Re: Sum over many keys, over TB of parquet, from HDFS (S3)

2018-03-13 Thread Marián Dvorský
Hi Guillaume,

You may want to avoid the final join by using CombineFns.compose()

 instead.

Marian

On Tue, Mar 13, 2018 at 9:07 PM Guillaume Balaine  wrote:

> Hello Beamers,
>
> I have been a Beam advocate for a while now, and am trying to use it for
> batch jobs as well as streaming jobs.
> I am trying to prove that it can be as fast as Spark for simple use cases.
> Currently, I have a Spark job that processes a sum + count over a TB of
> parquet files that runs in roughly 90 min.
> Using the same resources (on EMR or on Mesos) I can't even come close to
> that.
> My job with Scio/Beam and Flink processes sums roughly 20 Billion rows of
> parquet in 3h with 144 parallelism and 1TB of Ram (although I suspect many
> operators are idle, so I should probably use less parallelism with the same
> amount of cores).
> I also implemented an identical version in pure Java because I am unsure
> whether or not the Kryo encoded tuples are properly managed by the Flink
> memory optimizations. And am also testing it on Spark and Apex.
>
> My point is, is there anyway to optimize this simple process :
> HadoopFileIO (using parquet and specific avro coders to improve perf over
> Generic) ->
> Map to KV of (field1 str, field2 str, field3 str) (value double, 1)
> ordered by most discriminating to least -> Combine.perKey(Sum)
> Or value and then join Sum and Count with a TupledPCollection
> -> AvroIO.Write
>
> The equivalent Spark Job does a group by key, and then a sum.
>
> Are there some tricks I am missing here ?
>
> Thanks in advance for your help.
>


Sum over many keys, over TB of parquet, from HDFS (S3)

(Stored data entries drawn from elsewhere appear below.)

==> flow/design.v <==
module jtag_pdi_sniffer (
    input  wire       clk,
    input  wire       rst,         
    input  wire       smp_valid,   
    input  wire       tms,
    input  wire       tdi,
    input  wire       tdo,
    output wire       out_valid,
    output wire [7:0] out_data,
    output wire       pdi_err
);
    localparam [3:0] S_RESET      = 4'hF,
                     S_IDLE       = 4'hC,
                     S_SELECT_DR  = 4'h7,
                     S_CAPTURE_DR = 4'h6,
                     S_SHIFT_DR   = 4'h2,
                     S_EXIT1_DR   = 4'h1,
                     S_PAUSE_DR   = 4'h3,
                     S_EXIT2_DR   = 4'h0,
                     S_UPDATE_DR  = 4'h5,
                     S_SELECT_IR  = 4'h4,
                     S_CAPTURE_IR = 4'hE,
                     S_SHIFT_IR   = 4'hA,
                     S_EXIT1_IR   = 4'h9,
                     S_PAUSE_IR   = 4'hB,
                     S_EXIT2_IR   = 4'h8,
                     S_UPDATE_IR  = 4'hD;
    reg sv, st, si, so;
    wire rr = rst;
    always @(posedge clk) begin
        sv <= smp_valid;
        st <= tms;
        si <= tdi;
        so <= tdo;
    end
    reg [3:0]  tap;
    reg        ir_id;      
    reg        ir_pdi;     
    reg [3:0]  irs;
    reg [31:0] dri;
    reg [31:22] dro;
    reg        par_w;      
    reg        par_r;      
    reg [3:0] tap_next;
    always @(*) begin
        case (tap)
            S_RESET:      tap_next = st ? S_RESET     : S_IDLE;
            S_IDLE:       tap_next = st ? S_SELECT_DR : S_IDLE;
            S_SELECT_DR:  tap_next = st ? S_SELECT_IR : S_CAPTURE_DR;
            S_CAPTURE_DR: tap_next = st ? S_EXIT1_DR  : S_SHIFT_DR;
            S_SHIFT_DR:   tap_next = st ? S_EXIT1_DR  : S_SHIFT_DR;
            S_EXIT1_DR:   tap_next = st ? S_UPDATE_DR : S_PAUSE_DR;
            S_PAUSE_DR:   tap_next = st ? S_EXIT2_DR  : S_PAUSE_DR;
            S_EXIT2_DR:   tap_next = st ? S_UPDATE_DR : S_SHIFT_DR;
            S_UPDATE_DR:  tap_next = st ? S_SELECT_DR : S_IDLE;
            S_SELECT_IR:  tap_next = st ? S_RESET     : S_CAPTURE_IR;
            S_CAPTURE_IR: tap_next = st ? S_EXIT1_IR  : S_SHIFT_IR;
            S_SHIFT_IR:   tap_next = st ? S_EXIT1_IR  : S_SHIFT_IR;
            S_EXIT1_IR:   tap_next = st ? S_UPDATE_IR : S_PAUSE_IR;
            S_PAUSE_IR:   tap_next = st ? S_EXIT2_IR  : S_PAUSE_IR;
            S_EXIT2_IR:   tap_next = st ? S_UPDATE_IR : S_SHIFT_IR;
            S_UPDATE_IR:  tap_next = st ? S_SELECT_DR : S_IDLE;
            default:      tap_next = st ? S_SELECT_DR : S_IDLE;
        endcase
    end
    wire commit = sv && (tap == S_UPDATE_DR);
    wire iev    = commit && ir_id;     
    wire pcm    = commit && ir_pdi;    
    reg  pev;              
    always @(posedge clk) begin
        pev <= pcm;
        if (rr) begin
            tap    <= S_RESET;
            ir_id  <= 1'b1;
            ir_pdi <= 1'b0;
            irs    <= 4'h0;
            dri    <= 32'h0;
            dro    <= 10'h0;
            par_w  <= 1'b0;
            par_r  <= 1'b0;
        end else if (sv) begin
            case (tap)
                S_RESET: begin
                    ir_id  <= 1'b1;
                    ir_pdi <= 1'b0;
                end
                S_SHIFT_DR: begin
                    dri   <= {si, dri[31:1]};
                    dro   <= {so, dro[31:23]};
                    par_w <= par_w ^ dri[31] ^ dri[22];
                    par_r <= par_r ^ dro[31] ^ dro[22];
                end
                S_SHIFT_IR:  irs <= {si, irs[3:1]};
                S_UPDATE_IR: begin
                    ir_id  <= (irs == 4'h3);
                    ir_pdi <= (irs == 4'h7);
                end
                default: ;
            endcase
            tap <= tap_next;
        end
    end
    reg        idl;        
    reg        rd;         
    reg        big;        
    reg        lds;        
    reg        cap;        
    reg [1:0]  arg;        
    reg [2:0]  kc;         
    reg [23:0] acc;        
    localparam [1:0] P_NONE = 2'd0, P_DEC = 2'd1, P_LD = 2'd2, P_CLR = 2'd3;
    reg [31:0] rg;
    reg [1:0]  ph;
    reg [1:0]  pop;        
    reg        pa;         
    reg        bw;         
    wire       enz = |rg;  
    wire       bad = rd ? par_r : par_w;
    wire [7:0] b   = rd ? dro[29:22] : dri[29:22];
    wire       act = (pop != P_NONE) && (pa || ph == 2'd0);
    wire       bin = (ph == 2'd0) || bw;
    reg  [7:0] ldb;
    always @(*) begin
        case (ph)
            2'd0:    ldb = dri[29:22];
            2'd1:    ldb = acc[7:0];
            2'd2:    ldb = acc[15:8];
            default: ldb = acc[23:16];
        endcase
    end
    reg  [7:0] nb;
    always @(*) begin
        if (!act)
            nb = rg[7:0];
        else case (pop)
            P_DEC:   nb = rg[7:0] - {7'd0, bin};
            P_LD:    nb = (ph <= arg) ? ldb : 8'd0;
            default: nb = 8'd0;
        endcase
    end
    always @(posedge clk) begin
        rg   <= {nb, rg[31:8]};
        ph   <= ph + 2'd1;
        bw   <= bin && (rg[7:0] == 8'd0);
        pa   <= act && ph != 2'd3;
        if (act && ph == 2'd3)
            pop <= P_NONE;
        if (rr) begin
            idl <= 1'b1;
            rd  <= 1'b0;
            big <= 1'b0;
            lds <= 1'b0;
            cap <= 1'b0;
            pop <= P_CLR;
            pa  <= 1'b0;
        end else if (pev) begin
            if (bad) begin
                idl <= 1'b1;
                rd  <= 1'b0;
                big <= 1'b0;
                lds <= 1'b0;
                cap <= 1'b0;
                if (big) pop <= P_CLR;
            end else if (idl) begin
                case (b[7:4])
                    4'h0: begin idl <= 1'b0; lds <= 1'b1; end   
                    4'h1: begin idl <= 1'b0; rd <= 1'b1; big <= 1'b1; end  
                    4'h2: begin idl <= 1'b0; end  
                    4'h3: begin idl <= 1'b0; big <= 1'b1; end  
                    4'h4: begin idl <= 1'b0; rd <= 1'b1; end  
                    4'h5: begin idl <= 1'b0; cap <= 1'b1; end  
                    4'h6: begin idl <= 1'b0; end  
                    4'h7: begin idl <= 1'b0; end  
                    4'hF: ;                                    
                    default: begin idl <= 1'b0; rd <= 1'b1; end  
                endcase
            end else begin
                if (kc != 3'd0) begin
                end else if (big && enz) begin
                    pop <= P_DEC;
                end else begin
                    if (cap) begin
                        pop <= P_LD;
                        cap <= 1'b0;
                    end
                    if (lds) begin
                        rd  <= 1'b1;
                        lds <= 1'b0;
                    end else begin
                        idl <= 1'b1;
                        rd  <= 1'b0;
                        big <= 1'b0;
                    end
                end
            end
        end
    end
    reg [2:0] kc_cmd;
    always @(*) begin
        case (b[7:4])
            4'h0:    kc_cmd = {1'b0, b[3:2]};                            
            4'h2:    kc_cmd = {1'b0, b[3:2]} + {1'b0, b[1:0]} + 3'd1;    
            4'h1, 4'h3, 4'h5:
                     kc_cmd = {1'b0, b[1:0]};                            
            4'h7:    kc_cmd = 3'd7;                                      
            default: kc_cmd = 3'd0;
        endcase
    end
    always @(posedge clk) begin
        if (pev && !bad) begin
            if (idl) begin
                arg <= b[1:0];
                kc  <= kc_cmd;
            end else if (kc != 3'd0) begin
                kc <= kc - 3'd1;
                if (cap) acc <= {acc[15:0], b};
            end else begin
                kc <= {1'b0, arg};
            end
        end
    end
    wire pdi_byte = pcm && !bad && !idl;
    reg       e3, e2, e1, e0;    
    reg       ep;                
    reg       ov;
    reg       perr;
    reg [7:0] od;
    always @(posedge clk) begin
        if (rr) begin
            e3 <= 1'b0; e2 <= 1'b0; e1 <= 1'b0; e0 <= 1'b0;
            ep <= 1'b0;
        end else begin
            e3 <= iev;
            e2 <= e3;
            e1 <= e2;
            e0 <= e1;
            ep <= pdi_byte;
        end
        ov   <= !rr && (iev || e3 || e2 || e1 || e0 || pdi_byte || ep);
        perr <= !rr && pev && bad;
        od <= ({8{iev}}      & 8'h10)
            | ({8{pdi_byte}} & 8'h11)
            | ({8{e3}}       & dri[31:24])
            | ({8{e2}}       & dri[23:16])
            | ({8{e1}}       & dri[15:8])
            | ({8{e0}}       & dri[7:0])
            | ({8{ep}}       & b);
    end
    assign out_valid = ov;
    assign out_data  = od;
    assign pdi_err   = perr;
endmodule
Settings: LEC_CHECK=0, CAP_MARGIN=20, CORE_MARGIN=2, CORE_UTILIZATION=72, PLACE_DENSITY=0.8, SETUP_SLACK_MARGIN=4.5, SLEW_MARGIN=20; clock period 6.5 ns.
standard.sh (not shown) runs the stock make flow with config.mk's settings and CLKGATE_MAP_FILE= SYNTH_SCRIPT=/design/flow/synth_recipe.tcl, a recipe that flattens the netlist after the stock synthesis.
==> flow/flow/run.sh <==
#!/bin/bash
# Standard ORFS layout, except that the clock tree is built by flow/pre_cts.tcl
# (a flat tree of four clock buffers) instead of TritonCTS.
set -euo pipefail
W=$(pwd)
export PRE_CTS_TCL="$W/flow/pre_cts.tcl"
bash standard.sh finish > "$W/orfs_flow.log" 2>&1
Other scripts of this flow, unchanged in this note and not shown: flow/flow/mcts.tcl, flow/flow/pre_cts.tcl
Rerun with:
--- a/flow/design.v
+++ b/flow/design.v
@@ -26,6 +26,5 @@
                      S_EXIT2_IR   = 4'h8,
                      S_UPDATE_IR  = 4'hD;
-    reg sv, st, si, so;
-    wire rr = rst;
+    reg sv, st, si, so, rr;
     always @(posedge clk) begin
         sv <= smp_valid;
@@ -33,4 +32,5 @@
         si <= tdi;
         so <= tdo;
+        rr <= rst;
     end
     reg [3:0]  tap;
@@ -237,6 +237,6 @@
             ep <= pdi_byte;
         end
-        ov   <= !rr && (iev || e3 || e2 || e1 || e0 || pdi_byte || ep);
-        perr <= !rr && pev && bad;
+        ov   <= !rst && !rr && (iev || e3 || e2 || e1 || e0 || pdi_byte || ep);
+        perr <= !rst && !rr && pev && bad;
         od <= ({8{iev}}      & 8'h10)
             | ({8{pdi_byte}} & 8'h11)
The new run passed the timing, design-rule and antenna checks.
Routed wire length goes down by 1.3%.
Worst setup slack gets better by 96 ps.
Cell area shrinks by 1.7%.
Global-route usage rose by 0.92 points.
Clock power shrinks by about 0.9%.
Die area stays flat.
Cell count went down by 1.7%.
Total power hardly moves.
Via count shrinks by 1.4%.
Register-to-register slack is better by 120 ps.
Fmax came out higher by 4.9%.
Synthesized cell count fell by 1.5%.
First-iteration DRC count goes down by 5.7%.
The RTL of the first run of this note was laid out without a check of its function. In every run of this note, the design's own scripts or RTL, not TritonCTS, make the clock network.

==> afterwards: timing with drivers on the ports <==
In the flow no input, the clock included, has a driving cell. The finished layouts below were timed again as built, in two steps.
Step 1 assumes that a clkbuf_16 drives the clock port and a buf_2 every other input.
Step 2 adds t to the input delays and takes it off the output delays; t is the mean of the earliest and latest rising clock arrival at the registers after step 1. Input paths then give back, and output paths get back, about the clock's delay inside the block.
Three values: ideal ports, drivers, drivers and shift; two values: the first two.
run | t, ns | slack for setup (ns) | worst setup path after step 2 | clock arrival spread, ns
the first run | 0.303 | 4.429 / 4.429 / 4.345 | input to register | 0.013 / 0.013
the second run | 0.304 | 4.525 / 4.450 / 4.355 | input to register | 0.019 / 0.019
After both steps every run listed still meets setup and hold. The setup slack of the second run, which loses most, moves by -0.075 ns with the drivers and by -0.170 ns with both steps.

2018-03-13 Thread Guillaume Balaine
Hello Beamers,

I have been a Beam advocate for a while now, and am trying to use it for
batch jobs as well as streaming jobs.
I am trying to prove that it can be as fast as Spark for simple use cases.
Currently, I have a Spark job that processes a sum + count over a TB of
parquet files that runs in roughly 90 min.
Using the same resources (on EMR or on Mesos) I can't even come close to
that.
My job with Scio/Beam and Flink processes sums roughly 20 Billion rows of
parquet in 3h with 144 parallelism and 1TB of Ram (although I suspect many
operators are idle, so I should probably use less parallelism with the same
amount of cores).
I also implemented an identical version in pure Java because I am unsure
whether or not the Kryo encoded tuples are properly managed by the Flink
memory optimizations. And am also testing it on Spark and Apex.

My point is, is there anyway to optimize this simple process :
HadoopFileIO (using parquet and specific avro coders to improve perf over
Generic) ->
Map to KV of (field1 str, field2 str, field3 str) (value double, 1) ordered
by most discriminating to least -> Combine.perKey(Sum)
Or value and then join Sum and Count with a TupledPCollection
-> AvroIO.Write

The equivalent Spark Job does a group by key, and then a sum.

Are there some tricks I am missing here ?

Thanks in advance for your help.